● **Exercise prompt**: Beginning with the line that contains "cells_and_area,post-route-util,41.22,%" in the material below, print each line exactly until the line that contains "clock_network,clk_latency,630,ps" has been printed, then stop.

● **Available data**:
--- config.mk ---
export PLATFORM = sky130hd
export DESIGN_NAME = trace_dispatch_flat
export DESIGN_NICKNAME = d
export VERILOG_FILES = /design/src/rtl/trace_dispatch_if.sv /design/src/rtl/trace_dispatch.sv /design/src/flat_wrapper.sv
export SDC_FILE = /design/constraint.sdc
export NUM_CORES = 1
export LEC_CHECK = 0
export ABC_AREA = 1
export CORE_UTILIZATION = 35
export CTS_CLUSTER_DIAMETER = 100
export CTS_CLUSTER_SIZE = 30
export DETAILED_ROUTE_END_ITERATION = 10
export PLACE_DENSITY = 0.61
export SYNTH_ARGS = -nofsm -noshare
export SYNTH_HDL_FRONTEND = slang
export SYNTH_SLANG_ARGS = --single-unit
--- constraint.sdc ---
create_clock -name clk -period 3.25 [get_ports clk]
set_input_delay 0.4875 -clock clk [delete_from_list [all_inputs] [get_ports clk]]
set_output_delay 0.4875 -clock clk [all_outputs]
set_load 0.005 [all_outputs]
--- src/rtl/trace_dispatch_if.sv ---
// Trace dispatcher bus bundle: trace input, both cache channels, clear and dump.
interface trace_dispatch_if #(
  parameter int ADDR_W      = 32,
  parameter int OFFSET_BITS = 6,
  parameter int INDEX_BITS  = 14,
  parameter int CNT_W       = 32
);
  localparam int TAG_BITS = ADDR_W - INDEX_BITS - OFFSET_BITS;

  logic                   in_valid;
  logic                   in_ready;
  logic [3:0]             in_cmd;
  logic [ADDR_W-1:0]      in_addr;

  logic                   d_req_valid;
  logic                   d_req_ready;
  logic [3:0]             d_req_cmd;
  logic [TAG_BITS-1:0]    d_req_tag;
  logic [INDEX_BITS-1:0]  d_req_index;
  logic [OFFSET_BITS-1:0] d_req_offset;
  logic                   d_rsp_valid;
  logic                   d_rsp_hit;

  logic                   i_req_valid;
  logic                   i_req_ready;
  logic [TAG_BITS-1:0]    i_req_tag;
  logic [INDEX_BITS-1:0]  i_req_index;
  logic [OFFSET_BITS-1:0] i_req_offset;
  logic                   i_rsp_valid;
  logic                   i_rsp_hit;

  logic                   cache_clr;
  logic                   dump_valid;
  logic                   dump_ready;
  logic [2:0]             dump_sel;
  logic [CNT_W-1:0]       dump_data;

  // dispatcher side
  modport master (
    input  in_valid, in_cmd, in_addr,
    output in_ready,
    output d_req_valid, d_req_cmd, d_req_tag, d_req_index, d_req_offset,
    input  d_req_ready, d_rsp_valid, d_rsp_hit,
    output i_req_valid, i_req_tag, i_req_index, i_req_offset,
    input  i_req_ready, i_rsp_valid, i_rsp_hit,
    output cache_clr, dump_valid, dump_sel, dump_data,
    input  dump_ready
  );

  // trace source / cache model side
  modport slave (
    output in_valid, in_cmd, in_addr,
    input  in_ready,
    input  d_req_valid, d_req_cmd, d_req_tag, d_req_index, d_req_offset,
    output d_req_ready, d_rsp_valid, d_rsp_hit,
    input  i_req_valid, i_req_tag, i_req_index, i_req_offset,
    output i_req_ready, i_rsp_valid, i_rsp_hit,
    input  cache_clr, dump_valid, dump_sel, dump_data,
    output dump_ready
  );
endinterface

--- src/rtl/trace_dispatch.sv ---
// Trace-command dispatcher: routes one decoded record at a time to the data or
// instruction cache, keeps saturating hit/miss statistics, and handles the
// clear and print commands locally.
module trace_dispatch #(
  parameter int ADDR_W      = 32,
  parameter int OFFSET_BITS = 6,
  parameter int INDEX_BITS  = 14,
  parameter int CNT_W       = 32
) (
  input  logic             clk,
  input  logic             rst_n,
  trace_dispatch_if.master bus
);
  localparam int TAG_BITS = ADDR_W - INDEX_BITS - OFFSET_BITS;
  localparam logic [CNT_W-1:0] CNT_MAX = '1;

  // counter slots, in dump order
  localparam int C_DRD = 0, C_DWR = 1, C_DHIT = 2, C_DMISS = 3;
  localparam int C_IRD = 4, C_IHIT = 5, C_IMISS = 6, C_ERR = 7;

  typedef enum logic [2:0] {IDLE, ISSUE, WAIT_RSP, CLEAR, DUMP} state_t;

  state_t            state;
  logic [3:0]        cmd_q;
  logic [ADDR_W-1:0] addr_q;
  logic [2:0]        sel_q;
  logic [CNT_W-1:0]  cnt [8];
  logic              in_ready_q, d_vld_q, i_vld_q, clr_q, dump_vld_q;

  logic is_i, req_fire, rsp_fire, rsp_hit;

  function automatic logic [CNT_W-1:0] sat_inc(input logic [CNT_W-1:0] v);
    return (v == CNT_MAX) ? v : v + 1'b1;
  endfunction

  // channel selection follows the latched command; only cmd 2 uses the I side
  always_comb begin
    is_i     = (cmd_q == 4'd2);
    req_fire = is_i ? (i_vld_q & bus.i_req_ready) : (d_vld_q & bus.d_req_ready);
    rsp_fire = is_i ? bus.i_rsp_valid : bus.d_rsp_valid;
    rsp_hit  = is_i ? bus.i_rsp_hit   : bus.d_rsp_hit;
  end

  // dispatcher FSM, registered handshake outputs and statistics counters
  always_ff @(posedge clk or negedge rst_n) begin
    if (!rst_n) begin
      state      <= IDLE;
      cmd_q      <= '0;
      addr_q     <= '0;
      sel_q      <= '0;
      in_ready_q <= 1'b1;
      d_vld_q    <= 1'b0;
      i_vld_q    <= 1'b0;
      clr_q      <= 1'b0;
      dump_vld_q <= 1'b0;
      for (int k = 0; k < 8; k++) cnt[k] <= '0;
    end else begin
      clr_q <= 1'b0;
      case (state)
        IDLE: if (bus.in_valid) begin
          cmd_q  <= bus.in_cmd;
          addr_q <= bus.in_addr;
          if (bus.in_cmd <= 4'd6) begin
            state      <= ISSUE;
            in_ready_q <= 1'b0;
            if (bus.in_cmd == 4'd2) i_vld_q <= 1'b1;
            else                    d_vld_q <= 1'b1;
          end else if (bus.in_cmd == 4'd8) begin
            state      <= CLEAR;
            in_ready_q <= 1'b0;
            clr_q      <= 1'b1;
          end else if (bus.in_cmd == 4'd9) begin
            state      <= DUMP;
            in_ready_q <= 1'b0;
            dump_vld_q <= 1'b1;
            sel_q      <= '0;
          end else begin
            // invalid command: consumed in place, only counted
            cnt[C_ERR] <= sat_inc(cnt[C_ERR]);
          end
        end
        ISSUE: if (req_fire) begin
          d_vld_q <= 1'b0;
          i_vld_q <= 1'b0;
          state   <= WAIT_RSP;
        end
        WAIT_RSP: if (rsp_fire) begin
          state      <= IDLE;
          in_ready_q <= 1'b1;
          case (cmd_q)
            4'd0: begin
              cnt[C_DRD] <= sat_inc(cnt[C_DRD]);
              if (rsp_hit) cnt[C_DHIT]  <= sat_inc(cnt[C_DHIT]);
              else         cnt[C_DMISS] <= sat_inc(cnt[C_DMISS]);
            end
            4'd1: begin
              cnt[C_DWR] <= sat_inc(cnt[C_DWR]);
              if (rsp_hit) cnt[C_DHIT]  <= sat_inc(cnt[C_DHIT]);
              else         cnt[C_DMISS] <= sat_inc(cnt[C_DMISS]);
            end
            4'd2: begin
              cnt[C_IRD] <= sat_inc(cnt[C_IRD]);
              if (rsp_hit) cnt[C_IHIT]  <= sat_inc(cnt[C_IHIT]);
              else         cnt[C_IMISS] <= sat_inc(cnt[C_IMISS]);
            end
            default: ; // snoops complete without touching statistics
          endcase
        end
        CLEAR: begin
          for (int k = 0; k < 8; k++) cnt[k] <= '0;
          state      <= IDLE;
          in_ready_q <= 1'b1;
        end
        DUMP: if (bus.dump_ready) begin
          if (sel_q == 3'd7) begin
            dump_vld_q <= 1'b0;
            sel_q      <= '0;
            state      <= IDLE;
            in_ready_q <= 1'b1;
          end else begin
            sel_q <= sel_q + 3'd1;
          end
        end
        default: state <= IDLE;
      endcase
    end
  end

  assign bus.in_ready     = in_ready_q;
  assign bus.d_req_valid  = d_vld_q;
  assign bus.d_req_cmd    = cmd_q;
  assign bus.d_req_tag    = addr_q[ADDR_W-1 -: TAG_BITS];
  assign bus.d_req_index  = addr_q[OFFSET_BITS +: INDEX_BITS];
  assign bus.d_req_offset = addr_q[OFFSET_BITS-1:0];
  assign bus.i_req_valid  = i_vld_q;
  assign bus.i_req_tag    = addr_q[ADDR_W-1 -: TAG_BITS];
  assign bus.i_req_index  = addr_q[OFFSET_BITS +: INDEX_BITS];
  assign bus.i_req_offset = addr_q[OFFSET_BITS-1:0];
  assign bus.cache_clr    = clr_q;
  assign bus.dump_valid   = dump_vld_q;
  assign bus.dump_sel     = sel_q;
  // counters are live during DUMP; nothing can update them in that state
  assign bus.dump_data    = dump_vld_q ? cnt[sel_q] : '0;

endmodule

--- src/flat_wrapper.sv ---
// flat-port wrapper written by rule: the top's interface ports become plain ports
module trace_dispatch_flat 
#(
  parameter int ADDR_W      = 32,
  parameter int OFFSET_BITS = 6,
  parameter int INDEX_BITS  = 14,
  parameter int CNT_W       = 32
)
  (clk, rst_n, bus_in_valid, bus_in_cmd, bus_in_addr, bus_in_ready, bus_d_req_valid, bus_d_req_cmd, bus_d_req_tag, bus_d_req_index, bus_d_req_offset, bus_d_req_ready, bus_d_rsp_valid, bus_d_rsp_hit, bus_i_req_valid, bus_i_req_tag, bus_i_req_index, bus_i_req_offset, bus_i_req_ready, bus_i_rsp_valid, bus_i_rsp_hit, bus_cache_clr, bus_dump_valid, bus_dump_sel, bus_dump_data, bus_dump_ready);
  trace_dispatch_if #(.ADDR_W(ADDR_W), .OFFSET_BITS(OFFSET_BITS), .INDEX_BITS(INDEX_BITS), .CNT_W(CNT_W)) bus_i ();
  input  logic clk;
  input  logic rst_n;
  input wire logic [$bits(bus_i.in_valid)-1:0] bus_in_valid;
  input wire logic [$bits(bus_i.in_cmd)-1:0] bus_in_cmd;
  input wire logic [$bits(bus_i.in_addr)-1:0] bus_in_addr;
  output wire logic [$bits(bus_i.in_ready)-1:0] bus_in_ready;
  output wire logic [$bits(bus_i.d_req_valid)-1:0] bus_d_req_valid;
  output wire logic [$bits(bus_i.d_req_cmd)-1:0] bus_d_req_cmd;
  output wire logic [$bits(bus_i.d_req_tag)-1:0] bus_d_req_tag;
  output wire logic [$bits(bus_i.d_req_index)-1:0] bus_d_req_index;
  output wire logic [$bits(bus_i.d_req_offset)-1:0] bus_d_req_offset;
  input wire logic [$bits(bus_i.d_req_ready)-1:0] bus_d_req_ready;
  input wire logic [$bits(bus_i.d_rsp_valid)-1:0] bus_d_rsp_valid;
  input wire logic [$bits(bus_i.d_rsp_hit)-1:0] bus_d_rsp_hit;
  output wire logic [$bits(bus_i.i_req_valid)-1:0] bus_i_req_valid;
  output wire logic [$bits(bus_i.i_req_tag)-1:0] bus_i_req_tag;
  output wire logic [$bits(bus_i.i_req_index)-1:0] bus_i_req_index;
  output wire logic [$bits(bus_i.i_req_offset)-1:0] bus_i_req_offset;
  input wire logic [$bits(bus_i.i_req_ready)-1:0] bus_i_req_ready;
  input wire logic [$bits(bus_i.i_rsp_valid)-1:0] bus_i_rsp_valid;
  input wire logic [$bits(bus_i.i_rsp_hit)-1:0] bus_i_rsp_hit;
  output wire logic [$bits(bus_i.cache_clr)-1:0] bus_cache_clr;
  output wire logic [$bits(bus_i.dump_valid)-1:0] bus_dump_valid;
  output wire logic [$bits(bus_i.dump_sel)-1:0] bus_dump_sel;
  output wire logic [$bits(bus_i.dump_data)-1:0] bus_dump_data;
  input wire logic [$bits(bus_i.dump_ready)-1:0] bus_dump_ready;
  assign bus_i.in_valid = bus_in_valid;
  assign bus_i.in_cmd = bus_in_cmd;
  assign bus_i.in_addr = bus_in_addr;
  assign bus_in_ready = bus_i.in_ready;
  assign bus_d_req_valid = bus_i.d_req_valid;
  assign bus_d_req_cmd = bus_i.d_req_cmd;
  assign bus_d_req_tag = bus_i.d_req_tag;
  assign bus_d_req_index = bus_i.d_req_index;
  assign bus_d_req_offset = bus_i.d_req_offset;
  assign bus_i.d_req_ready = bus_d_req_ready;
  assign bus_i.d_rsp_valid = bus_d_rsp_valid;
  assign bus_i.d_rsp_hit = bus_d_rsp_hit;
  assign bus_i_req_valid = bus_i.i_req_valid;
  assign bus_i_req_tag = bus_i.i_req_tag;
  assign bus_i_req_index = bus_i.i_req_index;
  assign bus_i_req_offset = bus_i.i_req_offset;
  assign bus_i.i_req_ready = bus_i_req_ready;
  assign bus_i.i_rsp_valid = bus_i_rsp_valid;
  assign bus_i.i_rsp_hit = bus_i_rsp_hit;
  assign bus_cache_clr = bus_i.cache_clr;
  assign bus_dump_valid = bus_i.dump_valid;
  assign bus_dump_sel = bus_i.dump_sel;
  assign bus_dump_data = bus_i.dump_data;
  assign bus_i.dump_ready = bus_dump_ready;
  trace_dispatch #(.ADDR_W(ADDR_W), .OFFSET_BITS(OFFSET_BITS), .INDEX_BITS(INDEX_BITS), .CNT_W(CNT_W)) u_core (.clk(clk), .rst_n(rst_n), .bus(bus_i));
endmodule
==> run_results.csv <==
group,metric,value,unit
worst_setup_path,cp_cell_sequence,"clkinv_8 -> buf_12 -> nor2_1 -> o211ai_1 -> nand2_1 -> a31oi_2 -> clkdlybuf4s50_1",
global_route,grt-ovfl-total,0,
yosys,netlist.top_cell.by_area,"dfrtp_1",
clock_network,cts_inserted_buffers,22,
routing,antenna_left,0,
die,ioPinCount,154,
cells_and_area,n_antenna_cell,0,
global_route,overall_fraction_of_global_route_tracks_in_use,24.65,%
sta,final.setup.worst_slack,-17.58,ps
routing,drt-total-wl,79.42,mm
yosys,synth_edf_count,0,
die,floorplan.initialDensity,35.46,%
yosys,syn-instance-count,3583,
global_route,via_count_of_the_first_global_routing_pass,20650,
sta,rsz_0062_raised_after_global_routing,"true",
die,core_area,61830,um2
routing,drt_drc_violations_left,0,
yosys,netlist_area,21920,um2
clock_network,ctsRootBufferMaster,"clkbuf_16",
sta,fin_skew,71.51,ps
sta,period_needed,3268,ps
global_route,grt_first_pass_wirelength,122.8,mm
worst_setup_path,setup.worst_path.start_class,"register",
cells_and_area,final_layout_size_suffix_gt1_share,4.640,%
yosys,ys_warn_count,0,
cells_and_area,final.fill_count,6578,
worst_setup_path,crit_arrival,2780,ps
yosys,synth_top_area_share,34.47,%
min_path,timing.hold.worst_path_depth,3,
power_and_ir_drop,ir_drop,0.4147,mV
sta,worst_pin_slew,923.4,ps
worst_setup_path,max_stage_delay,590,ps
yosys,post_synth_main_area_contributors,"dfrtp_1 34%, nand2_1 24%, nor2_1 8.7%",
min_path,worstHoldStart,"bus_in_addr[15]",
placed_design,placedInstanceArea,24090,um2
worst_setup_path,critical_path.reg2reg.endpoint,"u_core.cnt[67]",
placed_design,buffer_ports.inserted,153,
status,failed_checks,"negative setup slack",
yosys,yosys.cell_types.count,38,
sta,hold-worst-slack,377.1,ps
yosys,synthArstFlopShare,100.0,%
sta,final_max_slew_viol_count,0,
routing,wl_per_cell,17.65,um
sta,worst_slew_margin_rel,38.37,%
sta,post-route-period-util,100.5,%
status,result_of_the_run,"finished with violations",
global_route,grt_start_max_net_pins,88,
clock_network,h-tree-depth,1,
min_path,min-delay-path-class,"in -> reg",
worst_setup_path,critical_path_sink_type,"output port",
yosys,synth.top_cells.by_count,"1375 x nand2_1, 508 x nor2_1, 302 x dfrtp_1",
yosys,synth.ff_latch_count,303,
sta,fmax,0.3060,GHz
worst_setup_path,critPathRequiredTime,2760,ps
worst_setup_path,critPathSlowestCell,"dfrtp_4",
die,die_area,63640,um2
worst_setup_path,timing_worst_setup_path_type,"reg -> out",
worst_setup_path,critPathMaxFanout,54,
cells_and_area,final_cells,4501,
yosys,dominantRegCellSynth,"dfrtp_1",
clock_network,cts.sinks,303,
yosys,syn_avg_cell_area,6.118,um2
routing,drt_first_iter_violations,2254,
die,die_width,252.3,um
min_path,min_to,"u_core.addr_q[15]",
yosys,syn-num-nets,3639,
run,cap_viol_max_count,0,
yosys,seq_area_frac_synth,34.59,%
clock_network,clk_pin_slew,110,ps
cells_and_area,final_cell_area_excluding_filler_cells,25490,um2
worst_setup_path,crit-reg2reg-launch,"u_core.cnt[65]",
placed_design,dpl.hpwl,59.65,mm
worst_setup_path,r2r_slack,360,ps
die,die-height,252.3,um
clock_network,cts_tree,"yes",
routing,avgViaCountPerCell,5.169,
cells_and_area,area_delta_synth_final,16.27,%
routing,drt-pass1-iter-count,5,
placed_design,place_inst,4449,
cells_and_area,post-route-util,41.22,%
power_and_ir_drop,power_per_cell_area,508.4,nW/um2
sta,final_hold_violation_count,0,
cells_and_area,fin_nets,3704,
yosys,yosysMostFrequentCell,"nand2_1",
placed_design,place.gp.congestion,0.9644,
sta,report.final.setup_viol,2,
die,row_count,91,
global_route,grt_antenna_before_repair,2,
power_and_ir_drop,leakagePower,10.52,nW
clock_network,cts_max_path_buffers,3,
routing,num_vias,23260,
worst_setup_path,reg2regPathDepth,9,
clock_network,clk_latency,630,ps
[worst max-delay path, delay by kind of cell (launching register included)]
kind / cells / cell delay [ps]
flops: 1 / 590
compound gates: 2 / 450
simple gates: 2 / 230
buf+inv: 3 / 890
[kinds of logic (layout without fill, tap and decap cells)]
family / count (synthesis) / after routing / share of synthesized area (%)
buf+inv: 433 / 514 / 8.613
xor+xnor: 63 / 63 / 2.517
simple gates: 2240 / 2240 / 41.07
fa+ha+maj: 10 / 10 / 0.5708
compound gates: 534 / 534 / 12.64
flops: 303 / 303 / 34.59
[worst max-delay path by stage]
| stage | startpoint | end | slack (ps) | depth (start not counted) |
|---|---|---|---|---|
| after floorplan | u_core.bus.dump_sel[0] | bus_dump_data[2] | 1230 | 7 |
| after global routing | u_core.bus.dump_sel[1] | bus_dump_data[15] | -130 | 6 |
| after CTS | u_core.bus.dump_sel[0] | bus_dump_data[10] | -40 | 7 |
| after detailed placement | bus_d_rsp_valid | u_core.cnt[238] | 450 | 8 |
| final | u_core.bus.dump_sel[0] | bus_dump_data[15] | -20 | 7 |
| after global placement | bus_d_rsp_valid | u_core.cnt[232] | 460 | 8 |
[cell type report]
cell class | count | area [um2] | area share [%]
clock inverter | 18 | 330.3 | 1.296
multi-input combinational | 2847 | 12760 | 50.05
timing repair buffer | 207 | 2190 | 8.591
sequential | 303 | 7589 | 29.77
tap | 837 | 1047 | 4.109
clock buffer | 22 | 550.5 | 2.160
inverter | 267 | 1023 | 4.016
[where the power goes]
part | total (mW) | internal [mW] | switching, mW
logic | 4.92 | 2.11 | 2.81
registers | 4.57 | 4.13 | 0.443
clock network | 3.46 | 1.59 | 1.87
total | 13.0 | 7.84 | 5.12
[placed cells by master (no fill, tap or decap), types with 6 or more instances in the layout]
cell type / synthesis / final
nand2_1: 1375 / 1375
nor2_1: 508 / 507
dfrtp_1: 302 / 300
o21ai_0: 279 / 269
nand3_1: 269 / 269
inv_1: 262 / 259
clkdlybuf4s50_1: 0 / 135
a21oi_1: 133 / 133
o21ai_1: 75 / 84
buf_4: 54 / 37
xor2_1: 36 / 36
xnor2_1: 27 / 27
clkbuf_16: 0 / 23
nor2_2: 21 / 21
nand4_1: 19 / 19
a31oi_4: 0 / 16
nand3b_1: 15 / 15
dlymetal6s2s_1: 0 / 15
ha_1: 10 / 10
buf_12: 0 / 10
a31oi_2: 0 / 9
nor3_1: 9 / 9
o211ai_1: 8 / 8
or2_2: 8 / 8
inv_16: 0 / 6
[routing by layer]
layer	track usage, %	wire length (um)	up-vias
met1	35.44	35910	10720
li1	-	-	11500
met2	37.58	34340	907
met3	3.831	6426	137
met5	0	22	-
met4	8.017	2723	4
[registers in the layout, summed over array words and instances, names as in the netlist]
signal,count
u_core.bus.dump_sel,3
u_core.bus.dump_valid,1
u_core.addr_q,32
u_core.bus.d_req_valid,1
u_core.bus.cache_clr,1
u_core.bus.d_req_cmd,4
u_core.bus.i_req_valid,1
u_core.cnt,256
u_core.bus.in_ready,1
u_core.state,3
[per-stage QoR]
stage	TNS, ps	total power, mW	setup WS [ps]
2_1_floorplan	0	6.950	1227
3_3_place_gp	0	8.937	461.2
3_5_place_dp	0	8.957	447.5
4_1_cts	-102.6	12.77	-36.88
5_1_grt	-723.8	13.59	-132.5
6_report	-30.39	12.96	-17.58
[timing repair]
action | 4_1_cts | 5_1_grt
pin swaps | 1 | 3
setup endpoints to repair | 29 | 30
gates resized for setup | 41 | 38
buffers inserted | 0 | 8
endpoints found under the hold margin | 67 | 0
hold buffers | 1 | 0
cloned | 2 | 1
No activity file was read; power rests on OpenSTA's default activity.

● **Output for this exercise**:
cells_and_area,post-route-util,41.22,%
power_and_ir_drop,power_per_cell_area,508.4,nW/um2
sta,final_hold_violation_count,0,
cells_and_area,fin_nets,3704,
yosys,yosysMostFrequentCell,"nand2_1",
placed_design,place.gp.congestion,0.9644,
sta,report.final.setup_viol,2,
die,row_count,91,
global_route,grt_antenna_before_repair,2,
power_and_ir_drop,leakagePower,10.52,nW
clock_network,cts_max_path_buffers,3,
routing,num_vias,23260,
worst_setup_path,reg2regPathDepth,9,
clock_network,clk_latency,630,ps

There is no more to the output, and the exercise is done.